Task description: From the line containing "set_input_delay 1.6000 -clock" to the end of the entries, return every line exactly, both ends included, and add nothing.

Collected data
_ _ _ _ _
Context: an optimization exercise on an open-source flow, tuned for small area, a short achievable clock period and few clock cycles. The choices shown serve that exercise and are no tape-out recipe. At most, simulation tests tie the RTL to the original design; equivalence was not proved. Power is estimated from default activity; no workload was simulated.

// bp_unit
module bp_unit (
    input  logic                           clk,
    input  logic                           rst,
    input  logic                           pred_req,
    input  logic [bp_pkg::PC_W-1:0]        pred_pc,
    output logic                           pred_ack,
    output logic                           pred_taken,
    output logic [bp_pkg::PHT_INDEX_W-1:0] pred_index,
    input  logic                           res_req,
    input  bp_pkg::br_kind_t               res_kind,
    input  logic [bp_pkg::PHT_INDEX_W-1:0] res_index,
    input  logic                           res_taken,
    input  logic                           res_mispred,
    output logic                           res_ack,
    output logic [bp_pkg::STAT_W-1:0]      br_total,
    output logic [bp_pkg::STAT_W-1:0]      br_missed,
    output logic [bp_pkg::STAT_W-1:0]      jal_total,
    output logic [bp_pkg::STAT_W-1:0]      jal_missed,
    output logic [bp_pkg::STAT_W-1:0]      jalr_total,
    output logic [bp_pkg::STAT_W-1:0]      jalr_missed
);
==> module bp_index_stage, before the edit <==
module bp_index_stage (
    input  logic                           clk,
    input  logic                           rst,
    input  logic                           pred_req,
    input  logic [bp_pkg::PC_W-1:0]        pred_pc,
    input  logic [bp_pkg::PHT_INDEX_W-1:0] ghr,
    input  logic [bp_pkg::PHT_SIZE-1:0]    tk_bits,
    output logic                           pred_ack,
    output logic                           pred_taken,
    output logic [bp_pkg::PHT_INDEX_W-1:0] pred_index
);
    logic                   req_q;
    logic [PHT_INDEX_W-1:0] index;
    logic [3:0]             cand;
    logic [3:0]             sel;
    assign index = pred_pc[PHT_INDEX_W+1:2] ^ ghr;
    always_ff @(posedge clk) begin
        if (rst) begin
            req_q <= 1'b0;
        end else begin
            req_q <= pred_req;
        end
    end
    assign pred_ack = pred_req & req_q;
    always_ff @(posedge clk) begin
        pred_index <= index;
        for (int q = 0; q < 4; q++) begin
            cand[q] <= tk_bits[{q[1:0], index[PHT_INDEX_W-3:0]}];
            sel[q]  <= (index[PHT_INDEX_W-1:PHT_INDEX_W-2] == q[1:0]);
        end
    end
    assign pred_taken = |(cand & sel);
endmodule
Background: an optimization exercise with open tools, aiming at small area and a short achievable clock period. Do not read the settings as production practice. For this run, only the layout was checked, not whether the RTL still works. Power and IR drop assume default switching activity.

--- design/flow/flow/run.sh ---
#!/bin/bash
# Standard layout, with strong buffers on the ports, sizing free to change a
# cell's footprint, and timing repair aiming 5.4 ns past the 8 ns clock. The
# make output goes to flow_make.log here; each ORFS step keeps its own log
# under orfs/logs.
set -euo pipefail
bash standard.sh \
    BUFFER_PORTS_ARGS="-buffer_cell sky130_fd_sc_hd__buf_4" \
    MATCH_CELL_FOOTPRINT=0 \
    SETUP_SLACK_MARGIN=5.4 \
    finish > flow_make.log 2>&1
--- design/flow/standard.sh ---
#!/bin/bash
# synth_recipe.tcl (not shown) runs the flow's synth.tcl, then flattens the netlist and writes it again
# the make line also repeats each setting of config.mk as NAME=value (left out here)
make -C /OpenROAD-flow-scripts/flow DESIGN_CONFIG=/design/flow/config.mk WORK_HOME=/design/flow/orfs CLKGATE_MAP_FILE= SYNTH_SCRIPT=/design/flow/synth_recipe.tcl "${@:-finish}"
--- design/flow/config.mk ---
export PLATFORM = sky130hd
export DESIGN_NAME = fc_layer
export DESIGN_NICKNAME = fc_layer
export VERILOG_FILES = /design/flow/design.v
export SDC_FILE = /design/flow/constraint.sdc
export NUM_CORES = 4
export LEC_CHECK = 0
export CAP_MARGIN = 20
export CORE_MARGIN = 2
export CORE_UTILIZATION = 58
export CTS_CLUSTER_DIAMETER = 100
export CTS_CLUSTER_SIZE = 20
export SLEW_MARGIN = 20
--- design/flow/constraint.sdc ---
create_clock -name core_clock -period 8.0 [get_ports {clk}]
set_input_delay 1.6000 -clock core_clock [delete_from_list [all_inputs] [get_ports {clk}]]
set_output_delay 1.6000 -clock core_clock [all_outputs]
set_load 0.01 [all_outputs]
_ _ _ _ _
Your response:
set_input_delay 1.6000 -clock core_clock [delete_from_list [all_inputs] [get_ports {clk}]]
set_output_delay 1.6000 -clock core_clock [all_outputs]
set_load 0.01 [all_outputs]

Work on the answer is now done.